-- Try it --
Reproduce exactly, and only, the lines below from the one containing "663 | 830 |" through the one containing "kind,startpoint,end,slack (ns),depth (start".

======== Data supplied ========

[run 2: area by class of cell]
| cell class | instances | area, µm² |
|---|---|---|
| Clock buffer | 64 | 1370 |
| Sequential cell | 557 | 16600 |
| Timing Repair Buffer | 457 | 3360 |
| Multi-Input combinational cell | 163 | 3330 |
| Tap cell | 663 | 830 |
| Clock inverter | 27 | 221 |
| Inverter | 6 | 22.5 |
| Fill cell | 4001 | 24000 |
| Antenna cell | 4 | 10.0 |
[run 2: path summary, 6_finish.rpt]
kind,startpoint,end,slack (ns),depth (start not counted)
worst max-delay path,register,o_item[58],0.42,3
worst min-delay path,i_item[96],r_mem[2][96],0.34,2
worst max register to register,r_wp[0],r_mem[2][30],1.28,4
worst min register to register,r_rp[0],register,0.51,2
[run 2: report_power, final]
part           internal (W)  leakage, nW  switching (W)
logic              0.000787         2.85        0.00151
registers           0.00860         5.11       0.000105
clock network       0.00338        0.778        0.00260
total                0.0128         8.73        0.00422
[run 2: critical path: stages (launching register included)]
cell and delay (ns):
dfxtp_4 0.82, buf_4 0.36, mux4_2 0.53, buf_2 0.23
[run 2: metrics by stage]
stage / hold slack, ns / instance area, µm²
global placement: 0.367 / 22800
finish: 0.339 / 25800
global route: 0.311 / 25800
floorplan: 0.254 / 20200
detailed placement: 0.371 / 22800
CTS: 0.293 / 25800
### src/hdl/payload_signature_matcher_macros.svh
// Assertion macros for the signature matcher RTL.
`ifndef PAYLOAD_SIGNATURE_MATCHER_MACROS_SVH
`define PAYLOAD_SIGNATURE_MATCHER_MACROS_SVH

`ifndef SYNTHESIS
// Check a property on every clock edge outside reset.
`define PSM_ASSERT(name, prop) \
  name: assert property (@(posedge clk) disable iff (!rst_n) prop) \
    else $error("psm: assertion failed");
// Check that a condition is followed by an expected value in the next cycle.
`define PSM_ASSERT_NEXT(name, cond, expct) \
  name: assert property (@(posedge clk) disable iff (!rst_n) (cond) |=> (expct)) \
    else $error("psm: assertion failed");
`else
`define PSM_ASSERT(name, prop)
`define PSM_ASSERT_NEXT(name, cond, expct)
`endif

`endif

### src/hdl/psm_pkg.sv
// Types, signature table and compare helpers for the signature matcher.
`default_nettype none

package psm_pkg;

  localparam int TABLE_SLOTS = 16;
  localparam int TEXT_MAX    = 16;
  localparam int LEN_BITS    = 5;
  localparam int INDEX_BITS  = 3;

  typedef logic [7:0]            psm_byte_t;
  typedef logic [LEN_BITS-1:0]   sig_len_t;
  typedef logic [8*TEXT_MAX-1:0] sig_text_t;

  typedef struct packed {
    psm_byte_t payload_byte;
    logic      byte_present;
    logic      last_byte;
  } psm_in_t;

  typedef struct packed {
    logic                  matched;
    logic [INDEX_BITS-1:0] signature_index;
  } psm_out_t;

  // Signature lengths; unused slots are empty and never match.
  localparam sig_len_t SIG_LEN [TABLE_SLOTS] = '{
    0: 5'd11, 1: 5'd12, 2: 5'd8, 3: 5'd6, 4: 5'd10, 5: 5'd7, 6: 5'd8,
    default: 5'd0
  };

  // Signature text, right-justified: the first character sits in the
  // highest used byte.
  localparam sig_text_t SIG_TEXT [TABLE_SLOTS] = '{
    0: "' OR '1'='1",
    1: "UNION SELECT",
    2: "<script>",
    3: "../../",
    4: "etc/passwd",
    5: "cmd.exe",
    6: "; whoami",
    default: '0
  };

  // A signature takes part only if it is non-empty and fits the window.
  function automatic logic sig_enabled(input int slot, input int win_len);
    int len;
    len = int'(SIG_LEN[slot]);
    return (len != 0) && (len <= win_len);
  endfunction

  // True when window position pos agrees with the signature aligned to end
  // at the newest byte, or lies in front of the signature.
  function automatic logic sig_pos_ok(input int slot, input int pos, input int win_len,
                                      input psm_byte_t b);
    int   len;
    int   k;
    logic ok;
    len = int'(SIG_LEN[slot]);
    k   = pos - (win_len - len);
    ok  = 1'b1;
    if (k >= 0 && k < len) begin
      ok = (b == SIG_TEXT[slot][8*(len-1-k) +: 8]);
    end
    return ok;
  endfunction

endpackage

`default_nettype wire

### src/hdl/psm_stream_if.sv
// Valid/ready stream channel carrying one typed payload.
`default_nettype none

interface psm_stream_if #(
  parameter type T = logic
);
  logic valid;
  logic ready;
  T     data;

  modport source (output valid, output data, input ready);
  modport sink   (input valid, input data, output ready);
endinterface

`default_nettype wire

### src/hdl/psm_cell.sv
// One window cell: holds a history byte and compares it with every signature.
`default_nettype none

module psm_cell
  import psm_pkg::*;
#(
  parameter int POS     = 0,
  parameter int WIN_LEN = 12,
  parameter int NUM_SIG = 7
) (
  input  logic               clk,
  input  logic               shift_en,
  input  psm_byte_t          byte_in,
  output psm_byte_t          byte_out,
  output logic [NUM_SIG-1:0] pos_ok
);

  psm_byte_t byte_r;

  // Advance the window by one byte when a byte is scanned.
  always_ff @(posedge clk) begin
    if (shift_en) begin
      byte_r <= byte_in;
    end
  end

  always_comb begin
    for (int i = 0; i < NUM_SIG; i++) begin
      pos_ok[i] = sig_pos_ok(i, POS, WIN_LEN, byte_r);
    end
  end

  assign byte_out = byte_r;

endmodule

`default_nettype wire

### src/hdl/payload_signature_matcher.sv
// Every cell and the mask update together when a request's byte is scanned.
// Throughput: one request per cycle while ready is high.
// A finished result waits in the output register; one skid slot lets the next
// payload's final request through, and ready drops only while that slot is full.
// Reset (synchronous, active low) empties the output side, the byte count and the mask.
`default_nettype none

module payload_signature_matcher
  import psm_pkg::*;
#(
  parameter int NUM_SIGNATURES  = 7,
  parameter int MAX_PATTERN_LEN = 12
) (
  input  logic          clk,
  input  logic          rst_n,
  psm_stream_if.sink    in_stream,
  psm_stream_if.source  out_stream
);

`include "payload_signature_matcher_macros.svh"

  localparam int HIST_LEN = MAX_PATTERN_LEN - 1;
  localparam int CNT_BITS = $clog2(MAX_PATTERN_LEN + 1);

  // ---------------------------------------------------------------------------
  // Input request decode
  // ---------------------------------------------------------------------------
  psm_in_t item;
  logic    in_ready;
  logic    in_acc;
  logic    scan;
  logic    close;

  assign item   = in_stream.data;
  assign in_acc = in_stream.valid && in_ready;
  // Only a real byte advances the window; an item without a byte and without
  // the last flag does nothing at all.
  assign scan   = in_acc && item.byte_present;
  assign close  = in_acc && item.last_byte;

  // ---------------------------------------------------------------------------
  // Window: a row of cells holds the older bytes, the newest byte is the
  // incoming request itself. Window position HIST_LEN is the newest byte.
  // ---------------------------------------------------------------------------
  psm_byte_t                 cell_byte [HIST_LEN];
  logic [NUM_SIGNATURES-1:0] cell_ok   [HIST_LEN];

  for (genvar p = 0; p < HIST_LEN; p++) begin : g_cell
    psm_byte_t feed;
    if (p == HIST_LEN - 1) begin : g_head
      assign feed = item.payload_byte;
    end else begin : g_body
      assign feed = cell_byte[p+1];
    end

    psm_cell #(
      .POS     (p),
      .WIN_LEN (MAX_PATTERN_LEN),
      .NUM_SIG (NUM_SIGNATURES)
    ) u_cell (
      .clk      (clk),
      .shift_en (scan),
      .byte_in  (feed),
      .byte_out (cell_byte[p]),
      .pos_ok   (cell_ok[p])
    );
  end

  // ---------------------------------------------------------------------------
  // Byte count and match detection
  // ---------------------------------------------------------------------------
  logic [CNT_BITS-1:0]       bytes_seen_r;
  logic [CNT_BITS-1:0]       bytes_seen_nxt;
  logic [CNT_BITS-1:0]       seen_inc;
  logic [NUM_SIGNATURES-1:0] found_mask_r;
  logic [NUM_SIGNATURES-1:0] found_mask_nxt;
  logic [NUM_SIGNATURES-1:0] hit;
  logic [NUM_SIGNATURES-1:0] mask_cur;

  // Count saturates at the window length: enough to qualify every signature.
  assign seen_inc = (bytes_seen_r < CNT_BITS'(MAX_PATTERN_LEN)) ?
                    bytes_seen_r + CNT_BITS'(1) : bytes_seen_r;

  always_comb begin
    for (int i = 0; i < NUM_SIGNATURES; i++) begin
      // A signature counts only once the payload holds at least its length,
      // so bytes of an earlier payload never take part.
      hit[i] = sig_enabled(i, MAX_PATTERN_LEN) &&
               (int'(SIG_LEN[i]) <= int'(seen_inc)) &&
               sig_pos_ok(i, HIST_LEN, MAX_PATTERN_LEN, item.payload_byte);
      for (int p = 0; p < HIST_LEN; p++) begin
        hit[i] = hit[i] && cell_ok[p][i];
      end
    end
  end

  // Mask as it stands once this request's byte is scanned.
  assign mask_cur = scan ? (found_mask_r | hit) : found_mask_r;

  always_comb begin
    bytes_seen_nxt = bytes_seen_r;
    found_mask_nxt = found_mask_r;
    if (close) begin
      // Drop all payload state: the next payload starts clean.
      bytes_seen_nxt = '0;
      found_mask_nxt = '0;
    end else if (scan) begin
      bytes_seen_nxt = seen_inc;
      found_mask_nxt = mask_cur;
    end
  end

  always_ff @(posedge clk) begin
    if (!rst_n) begin
      bytes_seen_r <= '0;
      found_mask_r <= '0;
    end else begin
      bytes_seen_r <= bytes_seen_nxt;
      found_mask_r <= found_mask_nxt;
    end
  end

  // ---------------------------------------------------------------------------
  // Result: table priority, lowest index wins; index keeps its low bits.
  // ---------------------------------------------------------------------------
  psm_out_t res;

  always_comb begin
    res.matched         = |mask_cur;
    res.signature_index = '0;
    for (int i = NUM_SIGNATURES - 1; i >= 0; i--) begin
      if (mask_cur[i]) begin
        res.signature_index = INDEX_BITS'(i);
      end
    end
  end

  // ---------------------------------------------------------------------------
  // Output register plus one skid slot
  // ---------------------------------------------------------------------------
  logic     out_valid_r;
  logic     out_valid_nxt;
  psm_out_t out_data_r;
  psm_out_t out_data_nxt;
  logic     skid_valid_r;
  logic     skid_valid_nxt;
  psm_out_t skid_data_r;
  psm_out_t skid_data_nxt;
  logic     out_free;

  // Ready comes from a register: the skid slot absorbs the one result that
  // may arrive while the output is stalled.
  assign in_ready = !skid_valid_r;
  assign out_free = !out_valid_r || out_stream.ready;

  always_comb begin
    out_valid_nxt  = out_valid_r;
    out_data_nxt   = out_data_r;
    skid_valid_nxt = skid_valid_r;
    skid_data_nxt  = skid_data_r;
    if (out_free) begin
      if (skid_valid_r) begin
        // Advance the waiting result; no new request is taken this cycle.
        out_valid_nxt  = 1'b1;
        out_data_nxt   = skid_data_r;
        skid_valid_nxt = 1'b0;
      end else begin
        out_valid_nxt = close;
        out_data_nxt  = res;
      end
    end else if (close) begin
      // Hold the new result aside while the output is stalled.
      skid_valid_nxt = 1'b1;
      skid_data_nxt  = res;
    end
  end

  always_ff @(posedge clk) begin
    if (!rst_n) begin
      out_valid_r  <= 1'b0;
      skid_valid_r <= 1'b0;
    end else begin
      out_valid_r  <= out_valid_nxt;
      skid_valid_r <= skid_valid_nxt;
    end
  end

  always_ff @(posedge clk) begin
    out_data_r  <= out_data_nxt;
    skid_data_r <= skid_data_nxt;
  end

  assign in_stream.ready  = in_ready;
  assign out_stream.valid = out_valid_r;
  assign out_stream.data  = out_data_r;

  // ---------------------------------------------------------------------------
  // Assertions
  // ---------------------------------------------------------------------------
  `PSM_ASSERT(a_skid_behind_out, skid_valid_r |-> out_valid_r)
  `PSM_ASSERT(a_count_saturates, bytes_seen_r <= CNT_BITS'(MAX_PATTERN_LEN))
  `PSM_ASSERT_NEXT(a_close_clears, close, bytes_seen_r == '0 && found_mask_r == '0)
  `PSM_ASSERT(a_no_match_index, (out_valid_r && !out_data_r.matched) |-> out_data_r.signature_index == '0)

endmodule

`default_nettype wire

### src/flat_wrapper.sv
// flat-port wrapper written by rule: the top's interface ports become plain ports
module payload_signature_matcher_flat import psm_pkg::*;
#(
  parameter int NUM_SIGNATURES  = 7,
  parameter int MAX_PATTERN_LEN = 12
)
  (clk, rst_n, in_stream_valid, in_stream_data, in_stream_ready, out_stream_valid, out_stream_data, out_stream_ready);
  psm_stream_if #(.T(psm_in_t)) in_stream_i ();
  psm_stream_if #(.T(psm_out_t)) out_stream_i ();
  input  logic clk;
  input  logic rst_n;
  input wire logic [$bits(in_stream_i.valid)-1:0] in_stream_valid;
  input wire logic [$bits(in_stream_i.data)-1:0] in_stream_data;
  output wire logic [$bits(in_stream_i.ready)-1:0] in_stream_ready;
  output wire logic [$bits(out_stream_i.valid)-1:0] out_stream_valid;
  output wire logic [$bits(out_stream_i.data)-1:0] out_stream_data;
  input wire logic [$bits(out_stream_i.ready)-1:0] out_stream_ready;
  assign in_stream_i.valid = in_stream_valid;
  assign in_stream_i.data = in_stream_data;
  assign in_stream_ready = in_stream_i.ready;
  assign out_stream_valid = out_stream_i.valid;
  assign out_stream_data = out_stream_i.data;
  assign out_stream_i.ready = out_stream_ready;
  payload_signature_matcher #(.NUM_SIGNATURES(NUM_SIGNATURES), .MAX_PATTERN_LEN(MAX_PATTERN_LEN)) u_core (.clk(clk), .rst_n(rst_n), .in_stream(in_stream_i), .out_stream(out_stream_i));
endmodule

========

-- Answer --
| Tap cell | 663 | 830 |
| Clock inverter | 27 | 221 |
| Inverter | 6 | 22.5 |
| Fill cell | 4001 | 24000 |
| Antenna cell | 4 | 10.0 |
[run 2: path summary, 6_finish.rpt]
kind,startpoint,end,slack (ns),depth (start not counted)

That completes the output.